Is there a way to avoid this? Or atleast check this isnt the case?

Thanks!

Welcome to the forum @Broewn4PS

One way would be to check whether the file is open. How to do that depends on which OS you are using.

When you say you move the file, do you mean you delete the original?

Thanks!

It's running on windows, and yes, once the move has happend it needs to be removed from the FTP so im moving it instead of copying

I don't know how to do it on windows, sorry. You need a way of determining that the transfer to the original folder is complete before you move it. That isn't really a node-red problem. If you knew the maximum time that it might take to write the file then you could just delay the copy/delete operation by that amount of time so you would be reasonably confident that the file write was complete, but that doesn't sound like a good solid solution to me.

Why do you need to move them to a different folder?

Yea I was afraid for that. I upped the timer of how frequently the folder is checked so the files have more time to be copied to the FTP but was looking for a more waterproof solution since it can still break like this. Thanks for the help though.

As for your question; It's part of quite a big flow for a print company, the file needs to go to several stages of checks and fixups and the moving makes it easy for them to see where in the flow the job is. Which they can check in a dashboard.

The files arent small so I cant just leave them else the system will fill up quickly.

Can the service that drops the files there initially create them with a different name (different extension, or with an underbar on the front or something)? If so then if it could write the file then when it is complete rename it to the proper name, then if you move code ignored files with the temporary name then it should be ok. File renaming is an instant action so it should work fine then.

Just a thought, could you not get the created time and only move files of a certain age?

Would that be significantly different to adding a delay between seeing the file written to (via Watch node) and doing the move? That is just a matter of adding a Delay node in the right place.

It may if the file has a significant delay in writting.

is that different than only checking the folder for example every minute?

Is that something like "oh new file", now wait 1min, then copy?

No it more like check files , are they older than x minutes if so move.

1 Like

That is my suggestion, once you decide that you want to move a file then send that message through a Delay node to delay the message 1 minute, at which point the message will be released and the move initiated.

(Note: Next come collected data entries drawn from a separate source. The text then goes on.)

What follows belongs to an exercise in optimizing a design on an open flow for small area, a short achievable clock period and few clock cycles per item; a production flow would make more cautious choices.
No functional check of the RTL was part of this run.

$ cat flow/run.sh
#!/bin/bash
# synth_recipe.tcl (not shown) runs the flow's synth.tcl, then flattens the netlist and writes it again
# the make line also repeats each setting of config.mk as NAME=value (left out here)
make -C /OpenROAD-flow-scripts/flow DESIGN_CONFIG=/design/flow/config.mk WORK_HOME=/design/flow/orfs CLKGATE_MAP_FILE= SYNTH_SCRIPT=/design/flow/synth_recipe.tcl finish
$ cat flow/design.v
package wallace_pkg;
	typedef logic [16-1:0] operand_t;
	typedef logic [32-1:0] product_t;
	typedef logic [32-1:0] pp_row_t;
	typedef logic [$clog2(4 + 1)-1:0] credit_cnt_t;
endpackage
module pp_array (
	input  logic                  clk,
	input  logic                  rst_n,
	input  logic                  in_valid,
	input  wallace_pkg::operand_t a,
	input  wallace_pkg::operand_t b,
	input  logic                  move,
	output logic                  op_valid,
	output wallace_pkg::operand_t op_a,
	output wallace_pkg::operand_t op_b
);
	always_ff @(posedge clk or negedge rst_n) begin
		if (!rst_n) begin
			op_valid <= 1'b0;
		end else begin
			op_valid <= in_valid | (op_valid & ~move);
		end
	end
	always_ff @(posedge clk) begin
		if (in_valid) begin
			op_a <= a;
			op_b <= b;
		end
	end
endmodule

Isn't that also what the Delay node achieves? When the watch node triggers then that means the file has just been created, so if the flow then waits one minute before initiating the move for that file then the create time must be at least one minute ago

1 Like

Final question though

Does a watch node watch the folder or every file specificly.
For example:

  • file X comes in
  • gets noticed by the node, it waits 1minute
  • file Y comes in (lets say 30sec after file X)

will both files be moved when X moves or does file Y wait another 30sec

Not sure, as the delay is not counting from when file is written. assuming the create timestamp is written when file finishes writing.

You must make sure that each file move is delayed from the time at which it is noticed. Presumably at some point in your flow you have nodes that move a file whose name is passed to it. Put the delay in there so that the move for that particular file is delayed as long as you think necessary to guarantee the file write is complete.

The create time of a file is when the file was initially created. You are correct though, it would be marginally better to do it using the time modified (rather than the time created). It depends on how the write is done. If it is via something like FTP, so could take a long time, then testing against the modified time would be better. If the write is a local write and one has an estimate of how long it takes then it probably doesn't matter. The Delay node should be simpler as I assume it should just be a matter of dropping a Delay node in at the appropriate place.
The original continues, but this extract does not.